This wide view has practical implications for insurers, says Stuart Rose, marketing manager, Global Insurance for SAS. Rose notes the new fraud framework available from SAS—a social network analysis tool to help insurers visualize linkages between entities to ferret out systemic fraud.

Rose says risk scoring and anomaly detection embedded in the framework will help carriers better deploy special investigative units. “The efficiency of SIU units is greatly enhanced because the number of false positives falls to around one in 30 from one in three,” he says.

Claims data is just one of sources of information that Eric Webster, VP of marketing for Bloomington, Ill.,-basedState Farm Mutual Automobile Insurance Co. may utilize as a feedstock for analytics. Webster uses a blend of internal and external data sources to help tailor the insurer’s message to customers.

“If we can use the data to focus the message or the message timing, it’s a good thing for us,” Webster says, noting that to achieve a holistic view of the customer, he needs to extract data from all lines of business. “Like most big companies, our individual product lines tend to have ordering systems that are siloed,” he says. “Our trick is integrating them.”
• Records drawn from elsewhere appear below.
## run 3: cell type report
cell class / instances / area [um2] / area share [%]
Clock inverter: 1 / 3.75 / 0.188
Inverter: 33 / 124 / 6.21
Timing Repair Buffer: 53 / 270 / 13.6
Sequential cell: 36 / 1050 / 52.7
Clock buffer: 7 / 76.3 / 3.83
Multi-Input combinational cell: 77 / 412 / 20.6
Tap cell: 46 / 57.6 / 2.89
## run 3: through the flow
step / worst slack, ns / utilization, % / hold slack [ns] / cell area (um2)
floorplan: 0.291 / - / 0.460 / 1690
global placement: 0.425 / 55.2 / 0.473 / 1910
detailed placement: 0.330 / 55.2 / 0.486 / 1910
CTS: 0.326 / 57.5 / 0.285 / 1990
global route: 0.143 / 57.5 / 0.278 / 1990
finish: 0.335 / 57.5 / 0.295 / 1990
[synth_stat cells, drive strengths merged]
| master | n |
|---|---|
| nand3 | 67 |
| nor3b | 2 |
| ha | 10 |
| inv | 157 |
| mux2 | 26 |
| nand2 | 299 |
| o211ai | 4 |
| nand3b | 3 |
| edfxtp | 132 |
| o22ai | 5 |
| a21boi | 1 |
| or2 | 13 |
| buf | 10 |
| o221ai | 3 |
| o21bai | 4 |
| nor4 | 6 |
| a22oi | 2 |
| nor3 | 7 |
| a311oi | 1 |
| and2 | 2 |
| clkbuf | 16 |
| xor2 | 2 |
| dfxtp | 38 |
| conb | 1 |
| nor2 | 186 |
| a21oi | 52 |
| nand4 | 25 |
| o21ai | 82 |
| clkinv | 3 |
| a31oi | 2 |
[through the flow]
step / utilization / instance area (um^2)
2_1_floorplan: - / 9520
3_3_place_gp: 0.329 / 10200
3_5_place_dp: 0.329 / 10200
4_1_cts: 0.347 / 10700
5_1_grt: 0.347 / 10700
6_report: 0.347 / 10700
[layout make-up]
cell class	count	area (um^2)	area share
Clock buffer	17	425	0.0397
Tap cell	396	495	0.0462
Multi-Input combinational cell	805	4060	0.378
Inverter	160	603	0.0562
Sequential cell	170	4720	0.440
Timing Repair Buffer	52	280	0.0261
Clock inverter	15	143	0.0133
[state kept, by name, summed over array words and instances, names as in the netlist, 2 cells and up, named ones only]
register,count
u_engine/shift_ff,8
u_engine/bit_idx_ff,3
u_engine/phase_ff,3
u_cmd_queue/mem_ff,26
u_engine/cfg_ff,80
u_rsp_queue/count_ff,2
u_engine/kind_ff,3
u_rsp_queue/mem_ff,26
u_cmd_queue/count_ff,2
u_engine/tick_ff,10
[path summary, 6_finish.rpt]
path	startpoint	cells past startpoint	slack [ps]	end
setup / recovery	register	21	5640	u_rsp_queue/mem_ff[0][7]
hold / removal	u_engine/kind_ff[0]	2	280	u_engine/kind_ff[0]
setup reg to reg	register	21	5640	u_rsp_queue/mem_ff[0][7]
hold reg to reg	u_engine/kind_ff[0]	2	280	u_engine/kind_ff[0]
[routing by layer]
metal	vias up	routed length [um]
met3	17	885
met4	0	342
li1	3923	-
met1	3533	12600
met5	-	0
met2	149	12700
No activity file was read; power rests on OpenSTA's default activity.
--- src/rtl/knnlm_pkg.sv ---
// ----------------------------------------------------------------------------
// knnlm_pkg
// Shared constants and types for the k-nearest-neighbor list merge block.
// ----------------------------------------------------------------------------
package knnlm_pkg;

  localparam int MAX_K       = 32;
  localparam int MAX_ENTRIES = 64;

  localparam int ID_W   = 31;
  localparam int DIST_W = 32;
  localparam int KEY_W  = DIST_W + ID_W;
  localparam int K_W    = 6;
  localparam int AW     = $clog2(MAX_ENTRIES);
  localparam int CNT_W  = $clog2(MAX_ENTRIES + 1);
  localparam int RANK_W = (MAX_K > 1) ? $clog2(MAX_K) : 1;

  localparam int APB_AW = 2;
  localparam int APB_DW = 32;
  localparam logic [APB_AW-1:0] ADDR_K_OUT = 2'd0;
  localparam logic [K_W-1:0]    K_OUT_RESET = 6'd1;

  typedef enum logic [2:0] {
    S_IDLE,
    S_SCAN,
    S_SCAN_END,
    S_SEL,
    S_SEL_END
  } state_t;

  typedef struct packed {
    logic load;
    logic scan_issue;
    logic scan_end;
    logic sel_issue;
    logic sel_end;
    logic clear;
  } knnlm_cmd_t;

  typedef struct packed {
    logic last_in;
    logic cnt_zero;
    logic idx_last;
    logic k_zero;
    logic rank_last;
  } knnlm_sts_t;

endpackage

--- src/rtl/knnlm_ram.sv ---
// ----------------------------------------------------------------------------
// knnlm_ram
// Generic simple dual-port RAM, one write and one registered read per cycle.
// ----------------------------------------------------------------------------
module knnlm_ram #(
  parameter int WIDTH = 8,
  parameter int DEPTH = 16
) (
  input  logic                     clk,
  input  logic                     we,
  input  logic [$clog2(DEPTH)-1:0] waddr,
  input  logic [WIDTH-1:0]         wdata,
  input  logic [$clog2(DEPTH)-1:0] raddr,
  output logic [WIDTH-1:0]         rdata
);

  logic [WIDTH-1:0] mem [DEPTH];

  always_ff @(posedge clk) begin
    if (we) begin
      mem[waddr] <= wdata;
    end
    rdata <= mem[raddr];
  end

endmodule

--- src/rtl/knnlm_cfg.sv ---
// ----------------------------------------------------------------------------
// knnlm_cfg
// APB register slice holding k_out.
// ----------------------------------------------------------------------------
module knnlm_cfg (
  input  logic                           clk,
  input  logic                           rst_n,
  input  logic                           psel,
  input  logic                           penable,
  input  logic                           pwrite,
  input  logic [knnlm_pkg::APB_AW-1:0]   paddr,
  input  logic [knnlm_pkg::APB_DW-1:0]   pwdata,
  output logic [knnlm_pkg::APB_DW-1:0]   prdata,
  output logic                           pready,
  output logic [knnlm_pkg::K_W-1:0]      k_out
);

  logic [knnlm_pkg::K_W-1:0] k_out_r;
  logic                      wr_en;

  assign pready = 1'b1;
  assign wr_en  = psel && penable && pwrite && (paddr == knnlm_pkg::ADDR_K_OUT);
  assign k_out  = k_out_r;

  always_ff @(posedge clk) begin
    if (!rst_n) begin
      k_out_r <= knnlm_pkg::K_OUT_RESET;
    end else if (wr_en) begin
      k_out_r <= pwdata[knnlm_pkg::K_W-1:0];
    end
  end

  always_comb begin
    prdata = '0;
    if (paddr == knnlm_pkg::ADDR_K_OUT) begin
      prdata = {{(knnlm_pkg::APB_DW - knnlm_pkg::K_W){1'b0}}, k_out_r};
    end
  end

endmodule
This entails harvesting data from silos, putting it in a warehouse and manipulating it from there. Here, Webster can avail himself of State Farm’s robust client-server infrastructure.

But what about carriers that don’t have State Farm’s backbone or budget?

Rose notes that SAS’s new fraud framework is modular. “It’s dependent on how much an insurance company wants to implement at each stage,” he says. “What we’re emphasizing is the ability to add capabilities at later date, so you don’t have to buy this all-encompassing system on day one.”

Another option for carriers is on-demand services. SAS also announced plans to construct a 38,000-square-foot cloud computing facility that will include two massive server farms and help the company offer hosted analytics solutions.

While a cloud offering may appeal to smaller and mid-sized carriers, Webster doesn’t think it would be a good fit for State Farm. “I don’t think that’s something that would work well for us in the long term, just because of the amount of data that we have,” he says. “When you move terabytes a day, that probably not the best use of [cloud] technology.”